Start of Data provided

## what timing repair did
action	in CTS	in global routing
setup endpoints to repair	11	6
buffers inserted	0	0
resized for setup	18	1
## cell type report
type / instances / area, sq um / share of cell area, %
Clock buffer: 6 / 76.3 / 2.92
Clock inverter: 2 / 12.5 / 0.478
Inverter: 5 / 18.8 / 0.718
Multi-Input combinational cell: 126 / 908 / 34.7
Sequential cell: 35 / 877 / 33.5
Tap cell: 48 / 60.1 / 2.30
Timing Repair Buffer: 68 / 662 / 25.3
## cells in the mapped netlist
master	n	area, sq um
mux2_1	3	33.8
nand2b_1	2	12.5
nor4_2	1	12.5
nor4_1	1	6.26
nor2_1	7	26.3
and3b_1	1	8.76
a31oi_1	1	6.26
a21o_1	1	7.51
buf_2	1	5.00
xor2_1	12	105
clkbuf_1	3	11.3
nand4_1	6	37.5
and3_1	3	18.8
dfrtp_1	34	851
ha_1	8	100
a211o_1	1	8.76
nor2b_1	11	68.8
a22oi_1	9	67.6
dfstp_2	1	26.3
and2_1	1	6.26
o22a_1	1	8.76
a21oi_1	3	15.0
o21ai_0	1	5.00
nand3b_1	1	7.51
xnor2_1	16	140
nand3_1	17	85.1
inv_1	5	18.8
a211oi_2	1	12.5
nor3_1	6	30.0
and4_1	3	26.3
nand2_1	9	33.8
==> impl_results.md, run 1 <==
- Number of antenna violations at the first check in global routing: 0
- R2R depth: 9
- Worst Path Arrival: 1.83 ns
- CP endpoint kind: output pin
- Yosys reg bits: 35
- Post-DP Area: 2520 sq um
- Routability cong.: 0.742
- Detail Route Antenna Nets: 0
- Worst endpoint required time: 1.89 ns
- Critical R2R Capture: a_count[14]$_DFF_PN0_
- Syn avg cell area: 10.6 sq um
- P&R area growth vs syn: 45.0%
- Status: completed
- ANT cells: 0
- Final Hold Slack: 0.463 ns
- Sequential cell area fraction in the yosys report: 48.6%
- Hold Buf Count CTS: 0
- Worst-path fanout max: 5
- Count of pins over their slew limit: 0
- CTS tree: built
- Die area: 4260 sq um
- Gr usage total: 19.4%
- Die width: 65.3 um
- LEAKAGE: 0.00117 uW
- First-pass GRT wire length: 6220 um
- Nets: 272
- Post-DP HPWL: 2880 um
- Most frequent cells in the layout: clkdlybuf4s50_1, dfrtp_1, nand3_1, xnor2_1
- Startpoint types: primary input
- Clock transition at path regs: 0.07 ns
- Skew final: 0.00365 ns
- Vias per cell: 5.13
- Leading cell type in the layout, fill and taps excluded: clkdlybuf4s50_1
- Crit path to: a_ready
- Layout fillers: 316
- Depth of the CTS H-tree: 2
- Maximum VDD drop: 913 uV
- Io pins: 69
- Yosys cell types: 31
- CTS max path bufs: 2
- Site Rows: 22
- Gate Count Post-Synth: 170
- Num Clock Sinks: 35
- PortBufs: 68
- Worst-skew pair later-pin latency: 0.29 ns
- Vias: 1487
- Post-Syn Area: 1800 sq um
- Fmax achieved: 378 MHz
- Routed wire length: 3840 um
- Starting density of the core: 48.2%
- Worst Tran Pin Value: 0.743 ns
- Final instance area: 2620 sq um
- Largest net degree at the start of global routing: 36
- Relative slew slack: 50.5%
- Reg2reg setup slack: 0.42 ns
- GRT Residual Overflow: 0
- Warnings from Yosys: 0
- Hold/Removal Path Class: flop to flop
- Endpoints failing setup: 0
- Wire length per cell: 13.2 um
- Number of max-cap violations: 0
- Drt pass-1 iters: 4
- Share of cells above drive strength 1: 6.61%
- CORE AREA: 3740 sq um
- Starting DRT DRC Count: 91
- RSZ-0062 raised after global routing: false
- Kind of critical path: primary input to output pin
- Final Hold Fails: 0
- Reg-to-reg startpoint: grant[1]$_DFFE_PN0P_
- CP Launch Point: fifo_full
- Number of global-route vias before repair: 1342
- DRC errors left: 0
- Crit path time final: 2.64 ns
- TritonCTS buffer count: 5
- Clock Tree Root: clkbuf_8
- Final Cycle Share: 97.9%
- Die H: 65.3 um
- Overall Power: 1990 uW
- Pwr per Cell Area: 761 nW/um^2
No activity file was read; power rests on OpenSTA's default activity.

End of Data provided

__Prompt__:
Now copy each line of the entries that mentions "types".

__Answer to the problem__:
- Startpoint types: primary input
- Yosys cell types: 31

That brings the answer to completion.